I have unfortunately suffered from anxiety for the majority of my life. I’m not sure when I first experienced anxiety or panic attacks, but I can remember all the way back to 8th grade of having panic attacks. Something that I wish 14 year old me knew was that I didn’t have to suffer in silence and that there were ways to manage panic attacks. It would take years before I actually recognized that I was suffering from anxiety, and even longer before I actually started receiving therapy and treatment for it. Although I am in no way “cured” of my anxiety, going to therapy has taught me alot of great grounding methods to manage my emergency panic attacks. The method I’m going to share with you is one that my favorite therapist taught me, its known as the 5-4-3-2-1 method.

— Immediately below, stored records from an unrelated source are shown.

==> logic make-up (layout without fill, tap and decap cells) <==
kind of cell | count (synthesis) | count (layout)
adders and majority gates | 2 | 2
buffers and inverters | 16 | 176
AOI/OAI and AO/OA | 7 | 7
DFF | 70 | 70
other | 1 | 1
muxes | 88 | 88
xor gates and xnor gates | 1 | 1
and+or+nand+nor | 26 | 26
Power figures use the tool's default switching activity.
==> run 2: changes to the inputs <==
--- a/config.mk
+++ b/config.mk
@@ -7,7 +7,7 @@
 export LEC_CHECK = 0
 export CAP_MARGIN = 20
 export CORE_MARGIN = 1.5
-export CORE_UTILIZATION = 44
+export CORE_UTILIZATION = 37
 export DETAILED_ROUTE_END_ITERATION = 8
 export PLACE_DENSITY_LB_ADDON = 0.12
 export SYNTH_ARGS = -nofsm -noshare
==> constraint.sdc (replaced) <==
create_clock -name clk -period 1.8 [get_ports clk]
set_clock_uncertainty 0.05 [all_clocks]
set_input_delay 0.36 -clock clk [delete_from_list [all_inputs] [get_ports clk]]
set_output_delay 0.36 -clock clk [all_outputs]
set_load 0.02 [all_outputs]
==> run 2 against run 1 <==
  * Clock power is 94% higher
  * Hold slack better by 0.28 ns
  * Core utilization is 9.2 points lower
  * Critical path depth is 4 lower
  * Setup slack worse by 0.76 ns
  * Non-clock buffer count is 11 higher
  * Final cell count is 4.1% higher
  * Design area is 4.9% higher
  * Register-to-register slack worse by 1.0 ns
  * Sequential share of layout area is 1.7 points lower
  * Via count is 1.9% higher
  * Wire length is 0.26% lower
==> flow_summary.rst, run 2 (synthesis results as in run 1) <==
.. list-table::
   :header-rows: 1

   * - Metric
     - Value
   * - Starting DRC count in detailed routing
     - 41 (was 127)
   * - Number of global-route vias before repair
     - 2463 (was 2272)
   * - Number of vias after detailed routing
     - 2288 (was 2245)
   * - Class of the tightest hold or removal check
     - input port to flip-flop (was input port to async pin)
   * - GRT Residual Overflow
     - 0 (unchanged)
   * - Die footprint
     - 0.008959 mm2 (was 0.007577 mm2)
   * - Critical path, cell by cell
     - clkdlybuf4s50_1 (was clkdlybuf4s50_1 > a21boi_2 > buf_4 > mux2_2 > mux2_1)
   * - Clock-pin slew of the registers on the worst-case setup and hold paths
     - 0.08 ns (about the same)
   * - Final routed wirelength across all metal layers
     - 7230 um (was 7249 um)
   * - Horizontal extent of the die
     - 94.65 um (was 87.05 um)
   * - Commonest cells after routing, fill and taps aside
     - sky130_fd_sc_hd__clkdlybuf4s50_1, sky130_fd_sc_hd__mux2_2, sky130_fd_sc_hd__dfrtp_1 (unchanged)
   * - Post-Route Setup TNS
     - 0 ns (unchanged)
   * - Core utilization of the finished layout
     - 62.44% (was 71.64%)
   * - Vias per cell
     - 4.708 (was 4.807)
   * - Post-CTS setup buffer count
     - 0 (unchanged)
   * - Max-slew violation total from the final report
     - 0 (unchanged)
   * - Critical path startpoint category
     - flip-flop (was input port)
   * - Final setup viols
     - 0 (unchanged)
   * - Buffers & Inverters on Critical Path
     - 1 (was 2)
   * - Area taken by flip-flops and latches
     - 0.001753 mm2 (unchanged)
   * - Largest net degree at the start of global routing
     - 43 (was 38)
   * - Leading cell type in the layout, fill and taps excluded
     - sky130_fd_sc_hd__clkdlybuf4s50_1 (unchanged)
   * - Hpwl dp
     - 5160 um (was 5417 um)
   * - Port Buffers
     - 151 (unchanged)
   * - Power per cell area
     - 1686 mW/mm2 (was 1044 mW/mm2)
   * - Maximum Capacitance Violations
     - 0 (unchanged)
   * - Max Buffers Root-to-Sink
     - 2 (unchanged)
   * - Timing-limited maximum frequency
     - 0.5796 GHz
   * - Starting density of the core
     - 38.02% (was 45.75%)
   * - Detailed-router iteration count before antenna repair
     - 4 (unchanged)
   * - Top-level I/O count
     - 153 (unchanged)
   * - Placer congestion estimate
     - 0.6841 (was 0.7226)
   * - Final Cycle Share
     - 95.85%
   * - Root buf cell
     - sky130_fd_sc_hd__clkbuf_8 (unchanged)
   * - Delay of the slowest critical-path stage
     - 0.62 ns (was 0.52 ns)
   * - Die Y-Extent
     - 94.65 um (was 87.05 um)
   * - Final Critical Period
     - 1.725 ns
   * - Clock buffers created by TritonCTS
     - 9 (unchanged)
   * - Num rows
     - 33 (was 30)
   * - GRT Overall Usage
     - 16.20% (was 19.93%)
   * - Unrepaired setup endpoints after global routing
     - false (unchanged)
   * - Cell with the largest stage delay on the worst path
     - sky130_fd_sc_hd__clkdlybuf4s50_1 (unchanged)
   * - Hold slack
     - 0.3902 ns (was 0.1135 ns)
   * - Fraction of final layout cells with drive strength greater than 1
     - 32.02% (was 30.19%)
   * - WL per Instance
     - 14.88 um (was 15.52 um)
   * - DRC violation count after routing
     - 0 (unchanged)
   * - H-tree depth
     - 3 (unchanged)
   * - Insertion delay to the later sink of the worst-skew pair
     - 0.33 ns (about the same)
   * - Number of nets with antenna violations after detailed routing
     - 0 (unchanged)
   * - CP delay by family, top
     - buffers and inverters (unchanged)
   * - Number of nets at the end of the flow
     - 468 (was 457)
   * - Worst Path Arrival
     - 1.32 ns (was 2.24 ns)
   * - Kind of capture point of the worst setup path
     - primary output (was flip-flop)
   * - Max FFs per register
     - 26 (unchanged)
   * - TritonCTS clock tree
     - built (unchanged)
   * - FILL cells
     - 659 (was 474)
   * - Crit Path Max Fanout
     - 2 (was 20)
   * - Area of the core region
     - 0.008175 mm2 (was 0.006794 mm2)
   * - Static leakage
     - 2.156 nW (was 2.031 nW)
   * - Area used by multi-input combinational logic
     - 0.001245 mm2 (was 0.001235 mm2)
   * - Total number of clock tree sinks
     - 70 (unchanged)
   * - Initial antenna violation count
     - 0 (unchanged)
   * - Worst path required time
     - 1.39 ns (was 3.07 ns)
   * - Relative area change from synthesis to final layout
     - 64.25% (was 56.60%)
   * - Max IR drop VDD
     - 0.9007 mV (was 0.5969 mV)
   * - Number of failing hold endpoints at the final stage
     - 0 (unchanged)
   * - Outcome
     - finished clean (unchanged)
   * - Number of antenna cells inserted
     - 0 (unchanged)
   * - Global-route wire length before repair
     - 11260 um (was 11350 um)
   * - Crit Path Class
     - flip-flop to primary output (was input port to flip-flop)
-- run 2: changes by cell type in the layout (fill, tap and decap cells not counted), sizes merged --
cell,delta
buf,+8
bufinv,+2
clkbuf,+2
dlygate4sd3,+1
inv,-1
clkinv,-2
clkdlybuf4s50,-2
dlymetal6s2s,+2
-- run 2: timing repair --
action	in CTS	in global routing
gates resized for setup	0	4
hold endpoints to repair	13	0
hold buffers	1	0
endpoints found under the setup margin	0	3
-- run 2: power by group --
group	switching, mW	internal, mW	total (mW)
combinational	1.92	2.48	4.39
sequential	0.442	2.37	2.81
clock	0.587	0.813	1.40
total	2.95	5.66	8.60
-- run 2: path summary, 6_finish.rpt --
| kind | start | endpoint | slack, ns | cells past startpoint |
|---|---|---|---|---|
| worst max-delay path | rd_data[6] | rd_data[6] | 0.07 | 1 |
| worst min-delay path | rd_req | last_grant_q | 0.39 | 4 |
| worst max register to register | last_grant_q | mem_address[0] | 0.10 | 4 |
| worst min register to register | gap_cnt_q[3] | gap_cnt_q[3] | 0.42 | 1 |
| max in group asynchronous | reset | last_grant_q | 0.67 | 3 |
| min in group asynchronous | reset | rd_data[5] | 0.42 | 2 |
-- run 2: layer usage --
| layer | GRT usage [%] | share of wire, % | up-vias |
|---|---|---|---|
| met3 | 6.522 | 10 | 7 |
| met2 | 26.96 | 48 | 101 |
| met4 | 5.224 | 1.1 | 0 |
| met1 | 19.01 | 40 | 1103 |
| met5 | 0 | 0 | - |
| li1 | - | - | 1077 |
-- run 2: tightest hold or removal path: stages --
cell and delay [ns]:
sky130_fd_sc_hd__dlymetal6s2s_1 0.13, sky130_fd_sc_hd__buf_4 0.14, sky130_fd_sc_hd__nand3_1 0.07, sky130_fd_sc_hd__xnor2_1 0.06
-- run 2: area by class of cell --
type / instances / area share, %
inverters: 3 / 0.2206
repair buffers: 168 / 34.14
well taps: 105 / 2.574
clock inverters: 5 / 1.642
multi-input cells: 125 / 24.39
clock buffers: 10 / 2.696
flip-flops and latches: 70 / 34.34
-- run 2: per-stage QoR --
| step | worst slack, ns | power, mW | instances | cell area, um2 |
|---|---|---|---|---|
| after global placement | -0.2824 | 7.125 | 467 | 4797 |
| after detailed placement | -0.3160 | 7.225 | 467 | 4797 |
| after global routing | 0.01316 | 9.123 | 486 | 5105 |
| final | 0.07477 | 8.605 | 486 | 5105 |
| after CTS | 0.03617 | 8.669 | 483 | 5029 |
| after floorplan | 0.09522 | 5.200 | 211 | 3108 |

Some of you may already be familiar with this method or perhaps learned it from your own therapy sessions. The basis is simple, when you feel a panic attack coming on, you apply this technique. It’s important to recognize your triggers and ideally apply this method before you have a panic attack, but it should also work when you are in the midst of your attack as well. The method goes like this: shift your focus to your surroundings and find 5 things you can see, 4 things you can feel, 3 things you can hear, 2 things you can smell, and 1 thing you can taste. There is more to this method though, and I’ll give you some examples of how you can make this method work for you.
5 things you can see
The whole point of this method is to shift your focus, to distract you from what is causing your panic. There is more to this than just seeing 5 things. The objective is to really notice the finer details of these things. What color is that car next to you? Is it a shiny red or a matte? Did you notice those scratches from a previous accident? How about that lady’s purse? Is it a soft cotton or a rough leather purse? I think you get the picture, the point is to use your surroundings to find 5 things that you can see and then focus on the finer details of those things to help you ground yourself.
4 things you can feel
You’ll want to apply the same efforts as before for this one. Find four things in your surroundings that you can feel. Pay attention again to the finer details. This is where sensory toys can come in handy. I’ve always had things such as a fidget cube or fidget spinner that I keep in my bag at all times. I highly recommend the Fidget Cube by Antsy Labs because it has multiple sides of sensory stimulation and you could actually use it for all 4 things you can feel. If you don’t have a fudget cube, use other things to stimulate this sensory response. The soft or rough texture of the clothes you’re wearing, the cold metal of the elevator or stair railing, the warmth of your toes in your socks. There are SO many things for you to feel and focus on to help bring you back to your self awareness.
3 things you can hear
Are you noticing a trend yet? All of these require attention to detail to help ground yourself. If you have noticed this method getting a little bit harder as it goes along, you’re not imagining it. Some of our senses provide more senesory stimulation to our brain than others. Luckily, this one is still pretty easy to find in your surroundings. There are so many noises in our daily life that we’re probably used to filtering it out subconsciously. Take the time to notice those sounds when you’re trying to ground yourself. Listen for the gentle buzzing of the electricity running, or the sounds of a soft breeze blowing through the trees outside. Listen for that young couple next door arguing or the annoying barking of your neighbor’s dog. Open up your ears and actively listen for those sounds.
2 things you can smell
This one is probably a bit harder, but luckily this one only requires two things. The cool thing about this one is that it works with all kinds of smells, both good and bad. While no one enjoys disgusting smells, you can absolutely use them to help achieve the grounding needed. I always carry perfume or lotion with me, or in today’s new “normal” a good source might be some hand sanitizer. I’ve even used my own body odor for this one! No, it definitely was not pleasant, but it did work.
1 thing you can taste
This one is going to be the hardest, but that’s where planning ahead comes in handy. Having a pack of gum on you, stopping by a water fountain, or having a soda or snack would all be great ways to achieve this step. If all else fails, use your own spit; as gross as that sounds, if you need something to taste this is a quick fix.
Using the 5-4-3-2-1 method
This method may work for you, it may not. I do believe that this method just takes practice. I can tell you that the more you get used to using this method, the easier it becomes. I’ve only ever had to use all 5 steps of this method once or twice. Every time I use it, I find myself not needing all five steps. I went from using 5, to 4, to 3, and now when I use this method I find myself grounding my anxiety by the second step and sometimes even by the end of the first.
I hope that this method can be of use to others who suffer from panic attacks and need just a little help to do a body check and remind yourself that you are ok. If that doesn’t help then please just remember that “this too shall pass”. I know anxiety can really feel like you’re dying sometimes, but please remember that it won’t always be that way, and it will pass.